• _DATASET EXTRACT_:
----------
File: config.mk
export PLATFORM = sky130hd
export DESIGN_NAME = lzw_front
export DESIGN_NICKNAME = d
export VERILOG_FILES = /design/src/sv/lzw_pkg.sv /design/src/sv/lzw_front.sv
export SDC_FILE = /design/constraint.sdc
export NUM_CORES = 1
export LEC_CHECK = 0
export BUFFER_PORTS_ARGS = -buffer_cell sky130_fd_sc_hd__clkbuf_2
export CAP_MARGIN = 40
export CORE_AREA = 10 10 62 51
export DETAILED_ROUTE_END_ITERATION = 8
export DIE_AREA = 0 0 72 61
export PLACE_DENSITY = 0.69
export SYNTH_ARGS = -nofsm -noshare
export SYNTH_HDL_FRONTEND = slang
export SYNTH_SLANG_ARGS = --single-unit
export TNS_END_PERCENT = 1
File: constraint.sdc
create_clock -name clk_i -period 2.1 [get_ports clk_i]
set_input_delay 0.21 -clock clk_i [delete_from_list [all_inputs] [get_ports clk_i]]
set_output_delay 0.21 -clock clk_i [all_outputs]
set_load 0.1 [all_outputs]
File: src/sv/lzw_pkg.sv
`timescale 1ns / 1ps
`default_nettype none
// ----------------------------------------------------------------------------
// lzw_pkg
// Shared types and constants of the LZW byte compressor.
// ----------------------------------------------------------------------------
package lzw_pkg;

  localparam int unsigned LiteralCodes = 256;
  localparam int unsigned CodeOutW     = 12;

  typedef struct packed {
    logic [7:0] data_byte;
    logic       end_of_message;
  } lzw_item_t;

  typedef struct packed {
    logic [CodeOutW-1:0] code;
    logic                run_last;
    logic                message_done;
  } lzw_result_t;

endpackage
`default_nettype wire

File: src/sv/lzw_front.sv
`timescale 1ns / 1ps
`default_nettype none
// ----------------------------------------------------------------------------
// lzw_front
// Input side: accepts byte transactions into a two-entry queue for the back.
// ----------------------------------------------------------------------------
module lzw_front (
  input  wire logic                clk_i,
  input  wire logic                rst_ni,
  input  wire logic                push_i,
  output logic                     full_o,
  input  wire logic [7:0]          data_byte_i,
  input  wire logic                end_of_message_i,
  output logic                     item_valid_o,
  output lzw_pkg::lzw_item_t       item_o,
  input  wire logic                item_take_i
);
  import lzw_pkg::*;

  lzw_item_t   mem_q [2];
  logic        wp_q, rp_q;
  logic [1:0]  cnt_q;
  logic        do_push, do_pop;

  assign full_o       = (cnt_q == 2'd2);
  assign item_valid_o = (cnt_q != 2'd0);
  assign item_o       = mem_q[rp_q];
  assign do_push      = push_i && !full_o;
  assign do_pop       = item_take_i && item_valid_o;

  always_ff @(posedge clk_i) begin
    if (do_push) begin
      mem_q[wp_q] <= '{data_byte: data_byte_i, end_of_message: end_of_message_i};
    end
  end

  always_ff @(posedge clk_i or negedge rst_ni) begin
    if (!rst_ni) begin
      wp_q  <= 1'b0;
      rp_q  <= 1'b0;
      cnt_q <= 2'd0;
    end else begin
      if (do_push) wp_q <= ~wp_q;
      if (do_pop)  rp_q <= ~rp_q;
      cnt_q <= cnt_q + {1'b0, do_push} - {1'b0, do_pop};
    end
  end

endmodule
`default_nettype wire

; ---- After elaboration in Yosys (flattened, before gate mapping)
; Memory sizes are Yosys's and may differ from the RTL's.
; Index checks and enable logic that the tools add are counted.
[word_totals]
regBits = 4
ramBits = 18
input_bits = 13
output_inout_bits = 11
n_memories = 1
[classes]
n_addsub = 2
eq_ne = 1
muxes = 2
bitwise_logic = 2
n_reduce_logical = 4
[memory_table]
columns = name, words, width, rd, rd_clocked_by_memory_dff, wr, line_no
row1 = mem_q, 2, 9, 1, 0, 1, lzw_front.sv:20  ; lzw_item_t mem_q [2];
[ops]
columns = operator, n
row1 = $add 2x1->2, 1
row2 = $eq 2x2->1 const B, 1
row3 = $logic_and 1x1->1, 2
row4 = $mux 1, 2
row5 = $not 1->1, 2
row6 = $reduce_bool 2->1, 1
row7 = $sub 2x1->2, 1
row8 = $logic_not 1->1, 1

; ---- Longest topological paths before layout
; Gate-level depths: netlist of the first run.
[logic_depth]
word_depth = 5
mapped_depth = 7
mapped_depth_nobuf = 7

; ---- Worst setup path after synthesis of the first run
; No wires, ideal clock.
[synth_path]
kind = register to register
start = register cnt_q[1]
end = register cnt_q[1]
setup_ps = 123
arrival_time_ps = 1681
path_slack_ps = 297
path_stages_with_launch = 8
n_path_buf = 0
cell_sequence = dfrtp_1 -> or2_4 -> and2_4 -> ha_1 -> inv_1 -> ha_1 -> xnor2_1 -> xnor2_1
[synth_rtl]
columns = item, line_no
row1 = "start, declared", lzw_front.sv:22  ; logic [1:0] cnt_q;
row2 = "start signal, assigned", lzw_front.sv:45  ; cnt_q <= cnt_q + {1'b0, do_push} - {1'b0, do_pop};
row3 = $reduce_bool 2->1, lzw_front.sv:26  ; assign item_valid_o = (cnt_q != 2'd0);
row4 = net item_valid_o, lzw_front.sv:14  ; output logic item_valid_o,
row5 = $logic_and 1x1->1, lzw_front.sv:29  ; assign do_pop = item_take_i && item_valid_o;
row6 = net do_pop, lzw_front.sv:23  ; logic do_push, do_pop;
row7 = $sub 2x1->2, lzw_front.sv:45
; The timed path passes the listed nets, and every way through them passes these cells.
; A chain may end at the register's enable or synchronous reset.

==> results.txt, run 1 <==
unrepaired setup endpoints after global routing - false
Die Y - 61 um
Cell Area, Synth - 852.1 um^2
core box area - 1962 um^2
Hold Vio Cnt, Final - 0
Synth cell types - 14
H-Tree Depth - 1
worst hold slack - 0.08703 ns
WS Path Type - reg2out
DR WL/cell - 16.08 um
first-pass GRT wire length - 2587 um
Slew Limit Headroom - 0.6352
Sum Neg Setup Slack - 0 ns
# DRC - 0
Worst setup SP type - flip-flop
commonest non-fill, non-tap cell in the layout - clkbuf_2
syn nets - 61
Die Width - 72 um
final antenna diode count - 0
worst reg2reg startpoint - cnt_q[1]$_DFF_PN0_
Detail Route Antenna Nets - 0
Max Freq - 0.5253 GHz
initial core utilization - 0.4343
clock root buffer - clkbuf_4
vias in the first global route - 526
GP Congestion - 0.7272
total track usage - 0.07916
clk_skew - 0.004582 ns
post-synthesis sequential area ratio - 0.7518
Nets - 90
Max-Cap Viols - 0
Buffers on Ports - 23
worst path required time - 1.89 ns
synthesized area per cell - 18.52 um^2
clock buffer depth - 2
Mapped Cells - 46
status - finished, final reports clean
Final period util - 0.9065
Critical Path Source - rp_q$_DFFE_PN0P_
Critical-path top delay cell - dfrtp_1
area added between synthesis and finish - 24.67%
max-slew violations - 0
CTS Buf Count - 3
largest net degree at the start of global routing - 14
Period minus WS final - 1.904 ns
Worst-Margin Slew - 0.5495 ns
vias per inst - 4.612
final setup fails - 0
Worst Path Max Fanout - 10
Cell Chain, Critical Path - mux2_2 > clkbuf_2
met1 Resource Use GR - 0.08049
fillers - 177
worst setup margin - 0.1964 ns
most frequent cells in the layout - clkbuf_2, edfxtp_1, mux2_2
met3 usage - 0.03915
Detailed Route Iter0 Violations - 10
full die area - 4392 um^2
FP Rows - 14
routed via count - 452
Syn. warnings - 0
GRT Max-Usage Layer - met2
hold buffer count at CTS - 1
Worst-path clk slew - 0.12 ns
clk_lat worst skew - 0.31 ns
clock sinks - 22
I/O pins - 24
gr ovfl total - 0
HP Class - in2reg
CP Capture Type - output port
DR pass1 iterations - 4
met2 GRT Util - 0.1382
Setup Buffers After CTS - 0
register bit total from synthesis - 22
DP Worst Slack - 0.4204 ns
worst path arrival time - 1.69 ns
CTS tree - done
share of cells above drive strength 1 - 0.5270
HP Start - data_byte_i[6]
Max stage delay on crit path - 0.62 ns
Total Wirelength - 1576 um
post_cts resized - 0
initial antenna violation count - 0
==> kinds of logic after synthesis <==
logic type | synth area share
AND/OR/NAND/NOR | 0.04406
multiplexers | 0.1189
XOR/XNOR | 0.04112
adder cells (fa/ha/maj) | 0.02936
buffers and inverters | 0.01468
flip-flops | 0.7518
==> cell usage after synthesis <==
library cell | number | area share
dfrtp_1 | 4 | 0.12
nand2b_1 | 1 | 0.0073
and2_4 | 1 | 0.010
buf_2 | 1 | 0.0059
inv_1 | 2 | 0.0088
nor2_1 | 1 | 0.0044
or2_4 | 1 | 0.010
and3_1 | 1 | 0.0073
nand2_1 | 1 | 0.0044
edfxtp_1 | 18 | 0.63
xnor2_1 | 3 | 0.031
mux2_2 | 9 | 0.12
xor2_1 | 1 | 0.010
ha_1 | 2 | 0.029
==> through the flow <==
step                      area (um^2)    util  std cells
after floorplan                 852.1       -         46
after CTS                        1062  0.5415         98
after detailed placement        999.7  0.5096         93
final                            1062  0.5415         98
after global routing             1062  0.5415         98
after global placement          999.7  0.5096         93
==> registers in the layout, summed over array words and instances, names as in the netlist <==
name   cells
rp_q       1
wp_q       1
mem_q     18
cnt_q      2
==> critical path: cells and delay by family, from the launching register on <==
kind                   cells  cell delay, ns
DFF                        1            0.62
muxes                      1            0.39
buffers and inverters      1            0.37
==> final timing paths <==
check	endpoint	slack, ns	depth (start not counted)
worst max-delay path	item_o[7]	0.20	2
worst min-delay path	mem_q[1][7]$_DFFE_PP_	0.09	1
worst max register to register	cnt_q[1]$_DFF_PN0_	0.40	7
worst min register to register	wp_q$_DFFE_PN0N_	0.52	1
max in group asynchronous	wp_q$_DFFE_PN0N_	1.74	2
min in group asynchronous	rp_q$_DFFE_PN0P_	0.23	2
==> layout make-up <==
class                      count  area [um^2]  area share
sequential                    22        640.6      0.6031
multi-input combinational     21        198.9      0.1873
timing repair buffer          25        132.6      0.1249
clock inverter                 1        30.03     0.02827
tap                           24        30.03     0.02827
clock buffer                   3        22.52     0.02120
inverter                       2        7.507    0.007067
==> per-layer routing <==
metal | vias up | wire length, um
met5 | - | 0
met4 | 0 | 28
met3 | 2 | 111
met2 | 15 | 846
met1 | 211 | 590
li1 | 224 | -
Power of run 1 is left out: the tool's default activity adds up to more than one toggle a clock period on the data nets, which glitch-free logic cannot reach.
==> run 2: changes to the inputs <==
--- a/config.mk
+++ b/config.mk
@@ -5,12 +5,12 @@
 export SDC_FILE = /design/constraint.sdc
 export NUM_CORES = 1
 export LEC_CHECK = 0
-export BUFFER_PORTS_ARGS = -buffer_cell sky130_fd_sc_hd__clkbuf_2
 export CAP_MARGIN = 40
 export CORE_AREA = 10 10 62 51
 export DETAILED_ROUTE_END_ITERATION = 8
 export DIE_AREA = 0 0 72 61
-export PLACE_DENSITY = 0.69
+export DONT_BUFFER_PORTS = 1
+export PLACE_DENSITY = 0.59
 export SYNTH_ARGS = -nofsm -noshare
 export SYNTH_HDL_FRONTEND = slang
 export SYNTH_SLANG_ARGS = --single-unit
==> constraint.sdc (replaced) <==
create_clock -name clk_i -period 2.1 [get_ports clk_i]
set_input_delay 0.21 -clock clk_i [delete_from_list [all_inputs] [get_ports clk_i]]
set_output_delay 0.21 -clock clk_i [all_outputs]
set_load 0.05 [all_outputs]
==> run 2 against run 1 <==
Against the previous run:
- routed wire length fell by 7.8%
- first-iteration DRC count fell by 30%
- count of clock-buffer cells in the layout did not move
- via count fell by 8.8%
- die area did not move
- flip-flop and latch count did not move
- critical path depth rose by 5
- cell count fell by 14%
- worst hold slack improved by 0.032 ns
- highest routed layer is now met3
----------
• _PROBLEM TO WORK ON_:
From the data above, return every line from the line that has "bitwise_logic = 2" up to and including the line that has "logic [1:0] cnt_q;", exactly.

• _SOLUTION TO THIS PROBLEM_:
bitwise_logic = 2
n_reduce_logical = 4
[memory_table]
columns = name, words, width, rd, rd_clocked_by_memory_dff, wr, line_no
row1 = mem_q, 2, 9, 1, 0, 1, lzw_front.sv:20  ; lzw_item_t mem_q [2];
[ops]
columns = operator, n
row1 = $add 2x1->2, 1
row2 = $eq 2x2->1 const B, 1
row3 = $logic_and 1x1->1, 2
row4 = $mux 1, 2
row5 = $not 1->1, 2
row6 = $reduce_bool 2->1, 1
row7 = $sub 2x1->2, 1
row8 = $logic_not 1->1, 1

; ---- Longest topological paths before layout
; Gate-level depths: netlist of the first run.
[logic_depth]
word_depth = 5
mapped_depth = 7
mapped_depth_nobuf = 7

; ---- Worst setup path after synthesis of the first run
; No wires, ideal clock.
[synth_path]
kind = register to register
start = register cnt_q[1]
end = register cnt_q[1]
setup_ps = 123
arrival_time_ps = 1681
path_slack_ps = 297
path_stages_with_launch = 8
n_path_buf = 0
cell_sequence = dfrtp_1 -> or2_4 -> and2_4 -> ha_1 -> inv_1 -> ha_1 -> xnor2_1 -> xnor2_1
[synth_rtl]
columns = item, line_no
row1 = "start, declared", lzw_front.sv:22  ; logic [1:0] cnt_q;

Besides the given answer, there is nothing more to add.